======== AVAILABLE RECORDS

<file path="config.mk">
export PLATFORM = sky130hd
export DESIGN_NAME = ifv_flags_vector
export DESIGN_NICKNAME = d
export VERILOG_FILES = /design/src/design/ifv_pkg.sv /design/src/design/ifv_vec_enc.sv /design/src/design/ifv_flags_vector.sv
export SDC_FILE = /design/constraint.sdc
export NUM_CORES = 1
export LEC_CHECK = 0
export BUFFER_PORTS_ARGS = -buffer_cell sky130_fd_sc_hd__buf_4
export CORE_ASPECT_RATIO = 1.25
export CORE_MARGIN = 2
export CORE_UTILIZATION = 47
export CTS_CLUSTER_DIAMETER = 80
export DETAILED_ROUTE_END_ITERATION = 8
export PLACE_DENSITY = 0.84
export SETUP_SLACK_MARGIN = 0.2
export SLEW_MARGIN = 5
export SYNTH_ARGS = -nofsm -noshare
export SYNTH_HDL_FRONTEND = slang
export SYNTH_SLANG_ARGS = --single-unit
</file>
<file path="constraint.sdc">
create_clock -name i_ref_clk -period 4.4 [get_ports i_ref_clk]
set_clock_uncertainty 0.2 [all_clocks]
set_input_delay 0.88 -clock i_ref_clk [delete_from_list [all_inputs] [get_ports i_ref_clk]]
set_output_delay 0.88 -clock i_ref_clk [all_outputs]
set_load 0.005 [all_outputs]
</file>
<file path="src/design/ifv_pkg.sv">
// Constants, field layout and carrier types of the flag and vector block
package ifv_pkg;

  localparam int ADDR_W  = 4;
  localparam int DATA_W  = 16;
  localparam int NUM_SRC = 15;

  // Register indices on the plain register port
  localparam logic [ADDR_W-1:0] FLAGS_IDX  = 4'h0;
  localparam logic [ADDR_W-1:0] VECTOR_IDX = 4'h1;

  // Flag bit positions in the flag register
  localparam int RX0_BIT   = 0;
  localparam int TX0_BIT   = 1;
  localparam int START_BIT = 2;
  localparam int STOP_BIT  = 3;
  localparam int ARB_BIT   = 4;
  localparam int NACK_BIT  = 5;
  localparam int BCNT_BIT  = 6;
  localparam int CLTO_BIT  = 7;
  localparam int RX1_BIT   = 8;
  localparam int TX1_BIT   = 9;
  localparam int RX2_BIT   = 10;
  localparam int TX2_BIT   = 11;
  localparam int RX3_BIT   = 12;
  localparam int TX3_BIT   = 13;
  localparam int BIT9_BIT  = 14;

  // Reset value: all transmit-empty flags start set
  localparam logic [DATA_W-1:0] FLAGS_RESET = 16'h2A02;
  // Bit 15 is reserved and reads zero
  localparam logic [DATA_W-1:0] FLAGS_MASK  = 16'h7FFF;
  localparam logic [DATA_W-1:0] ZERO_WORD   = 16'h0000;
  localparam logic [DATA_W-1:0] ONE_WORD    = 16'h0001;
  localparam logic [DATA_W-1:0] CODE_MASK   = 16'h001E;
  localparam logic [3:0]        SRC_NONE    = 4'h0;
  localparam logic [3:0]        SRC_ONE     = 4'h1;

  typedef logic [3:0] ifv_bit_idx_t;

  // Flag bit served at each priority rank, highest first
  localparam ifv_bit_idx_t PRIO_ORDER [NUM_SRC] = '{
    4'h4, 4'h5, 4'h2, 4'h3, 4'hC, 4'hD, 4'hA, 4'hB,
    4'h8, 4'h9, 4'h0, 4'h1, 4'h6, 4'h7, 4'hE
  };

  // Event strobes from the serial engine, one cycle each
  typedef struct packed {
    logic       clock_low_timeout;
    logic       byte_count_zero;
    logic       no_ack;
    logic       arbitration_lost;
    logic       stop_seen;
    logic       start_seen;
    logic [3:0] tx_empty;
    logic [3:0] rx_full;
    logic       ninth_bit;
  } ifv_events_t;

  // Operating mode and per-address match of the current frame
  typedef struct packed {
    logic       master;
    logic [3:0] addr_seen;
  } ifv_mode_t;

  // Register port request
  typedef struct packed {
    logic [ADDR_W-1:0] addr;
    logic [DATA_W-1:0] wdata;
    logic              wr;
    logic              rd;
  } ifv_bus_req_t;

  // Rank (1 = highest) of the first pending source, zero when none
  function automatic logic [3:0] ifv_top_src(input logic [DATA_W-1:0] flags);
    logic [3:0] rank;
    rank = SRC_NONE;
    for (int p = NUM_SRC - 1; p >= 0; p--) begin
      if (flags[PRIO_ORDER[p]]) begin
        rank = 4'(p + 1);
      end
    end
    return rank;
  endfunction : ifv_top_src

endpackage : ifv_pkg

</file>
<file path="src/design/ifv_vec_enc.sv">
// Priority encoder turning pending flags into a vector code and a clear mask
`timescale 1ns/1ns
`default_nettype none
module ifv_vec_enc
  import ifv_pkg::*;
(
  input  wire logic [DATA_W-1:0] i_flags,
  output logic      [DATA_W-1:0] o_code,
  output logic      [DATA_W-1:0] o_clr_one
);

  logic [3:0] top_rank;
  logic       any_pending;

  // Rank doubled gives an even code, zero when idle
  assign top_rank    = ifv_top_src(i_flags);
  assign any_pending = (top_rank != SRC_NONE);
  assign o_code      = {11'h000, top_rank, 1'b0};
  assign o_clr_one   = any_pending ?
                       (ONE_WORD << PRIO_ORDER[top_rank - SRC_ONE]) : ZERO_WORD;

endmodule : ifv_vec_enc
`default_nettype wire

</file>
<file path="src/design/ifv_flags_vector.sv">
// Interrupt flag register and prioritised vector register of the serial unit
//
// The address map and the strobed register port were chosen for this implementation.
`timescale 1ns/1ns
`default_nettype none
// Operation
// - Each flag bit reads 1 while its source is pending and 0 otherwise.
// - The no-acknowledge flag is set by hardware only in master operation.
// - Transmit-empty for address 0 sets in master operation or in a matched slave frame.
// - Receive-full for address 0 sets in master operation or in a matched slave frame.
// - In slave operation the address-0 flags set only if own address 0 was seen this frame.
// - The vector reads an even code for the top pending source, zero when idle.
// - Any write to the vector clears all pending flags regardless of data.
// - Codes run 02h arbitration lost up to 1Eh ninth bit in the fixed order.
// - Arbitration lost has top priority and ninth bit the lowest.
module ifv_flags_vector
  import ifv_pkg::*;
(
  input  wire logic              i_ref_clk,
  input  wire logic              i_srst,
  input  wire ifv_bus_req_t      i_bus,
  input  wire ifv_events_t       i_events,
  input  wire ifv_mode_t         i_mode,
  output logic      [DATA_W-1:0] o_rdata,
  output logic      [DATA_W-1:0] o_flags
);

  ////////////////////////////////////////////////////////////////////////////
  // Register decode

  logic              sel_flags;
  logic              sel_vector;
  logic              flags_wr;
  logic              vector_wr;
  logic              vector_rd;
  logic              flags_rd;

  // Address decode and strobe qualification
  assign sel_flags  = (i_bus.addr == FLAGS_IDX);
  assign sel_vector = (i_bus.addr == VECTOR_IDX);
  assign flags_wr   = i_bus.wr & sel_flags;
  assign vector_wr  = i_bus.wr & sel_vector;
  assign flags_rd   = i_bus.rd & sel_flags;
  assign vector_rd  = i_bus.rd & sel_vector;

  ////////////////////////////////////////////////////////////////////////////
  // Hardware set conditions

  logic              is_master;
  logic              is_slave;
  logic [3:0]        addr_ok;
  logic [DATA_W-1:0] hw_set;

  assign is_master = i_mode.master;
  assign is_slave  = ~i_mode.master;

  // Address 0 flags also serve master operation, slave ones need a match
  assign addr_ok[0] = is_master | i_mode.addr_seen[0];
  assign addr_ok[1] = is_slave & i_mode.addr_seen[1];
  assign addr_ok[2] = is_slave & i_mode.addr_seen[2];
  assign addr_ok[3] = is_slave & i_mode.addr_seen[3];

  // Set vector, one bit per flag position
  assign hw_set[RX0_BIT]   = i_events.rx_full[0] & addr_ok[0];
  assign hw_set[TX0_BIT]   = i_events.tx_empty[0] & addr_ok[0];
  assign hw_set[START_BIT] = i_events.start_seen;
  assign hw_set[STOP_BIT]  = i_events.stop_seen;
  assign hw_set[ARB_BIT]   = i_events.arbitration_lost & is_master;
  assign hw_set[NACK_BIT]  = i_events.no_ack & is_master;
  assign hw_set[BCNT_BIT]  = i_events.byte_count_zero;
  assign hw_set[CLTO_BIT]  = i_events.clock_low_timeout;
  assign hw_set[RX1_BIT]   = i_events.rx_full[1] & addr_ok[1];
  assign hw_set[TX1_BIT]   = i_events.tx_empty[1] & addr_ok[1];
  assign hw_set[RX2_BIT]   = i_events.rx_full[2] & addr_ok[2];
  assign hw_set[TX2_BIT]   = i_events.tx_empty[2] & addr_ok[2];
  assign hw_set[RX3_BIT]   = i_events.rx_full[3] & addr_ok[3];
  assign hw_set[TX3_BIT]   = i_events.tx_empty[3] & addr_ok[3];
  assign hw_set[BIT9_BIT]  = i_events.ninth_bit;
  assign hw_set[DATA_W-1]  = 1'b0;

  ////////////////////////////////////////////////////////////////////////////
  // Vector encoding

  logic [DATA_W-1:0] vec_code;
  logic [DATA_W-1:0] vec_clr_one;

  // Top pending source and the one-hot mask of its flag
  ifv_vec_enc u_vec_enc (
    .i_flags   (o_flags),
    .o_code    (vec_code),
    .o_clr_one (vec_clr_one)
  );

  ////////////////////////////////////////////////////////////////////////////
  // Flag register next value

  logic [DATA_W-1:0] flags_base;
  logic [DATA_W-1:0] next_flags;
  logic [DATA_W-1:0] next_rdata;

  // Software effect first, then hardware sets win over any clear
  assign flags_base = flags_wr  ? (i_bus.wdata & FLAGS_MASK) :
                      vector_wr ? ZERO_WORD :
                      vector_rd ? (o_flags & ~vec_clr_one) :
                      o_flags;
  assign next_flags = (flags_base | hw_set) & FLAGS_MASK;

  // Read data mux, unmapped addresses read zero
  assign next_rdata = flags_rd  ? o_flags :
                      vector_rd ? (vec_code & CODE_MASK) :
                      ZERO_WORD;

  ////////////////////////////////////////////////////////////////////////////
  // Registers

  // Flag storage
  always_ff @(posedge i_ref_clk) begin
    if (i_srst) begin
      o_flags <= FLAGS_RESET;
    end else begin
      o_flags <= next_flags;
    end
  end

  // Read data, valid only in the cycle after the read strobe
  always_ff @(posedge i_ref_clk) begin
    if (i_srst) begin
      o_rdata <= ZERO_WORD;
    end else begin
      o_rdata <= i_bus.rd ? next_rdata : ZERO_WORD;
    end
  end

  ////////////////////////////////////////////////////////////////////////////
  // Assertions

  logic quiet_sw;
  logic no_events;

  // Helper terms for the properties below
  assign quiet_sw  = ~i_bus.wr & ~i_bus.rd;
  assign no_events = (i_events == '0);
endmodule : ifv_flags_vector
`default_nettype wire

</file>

================
======== AVAILABLE RECORDS

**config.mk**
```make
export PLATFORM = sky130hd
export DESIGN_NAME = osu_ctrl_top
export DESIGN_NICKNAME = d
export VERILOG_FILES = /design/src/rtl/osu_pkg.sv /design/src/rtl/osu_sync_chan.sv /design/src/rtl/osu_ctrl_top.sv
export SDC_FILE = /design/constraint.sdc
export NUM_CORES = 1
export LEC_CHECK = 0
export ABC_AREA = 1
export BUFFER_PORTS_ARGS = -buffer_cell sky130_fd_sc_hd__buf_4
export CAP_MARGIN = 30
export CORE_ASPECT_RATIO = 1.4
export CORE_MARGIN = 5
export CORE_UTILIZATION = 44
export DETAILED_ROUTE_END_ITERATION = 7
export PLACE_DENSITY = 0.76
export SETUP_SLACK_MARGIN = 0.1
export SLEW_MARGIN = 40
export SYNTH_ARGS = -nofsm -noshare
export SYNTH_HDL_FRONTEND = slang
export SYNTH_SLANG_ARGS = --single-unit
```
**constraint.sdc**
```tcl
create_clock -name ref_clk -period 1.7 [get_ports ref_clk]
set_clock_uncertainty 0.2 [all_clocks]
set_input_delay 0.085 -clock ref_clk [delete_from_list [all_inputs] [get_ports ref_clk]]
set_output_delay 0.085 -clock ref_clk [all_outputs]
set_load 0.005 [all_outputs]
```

================

Please go through the data and copy each line containing the word "frame".

  // Operating mode and per-address match of the current frame
// - Transmit-empty for address 0 sets in master operation or in a matched slave frame.
// - Receive-full for address 0 sets in master operation or in a matched slave frame.
// - In slave operation the address-0 flags set only if own address 0 was seen this frame.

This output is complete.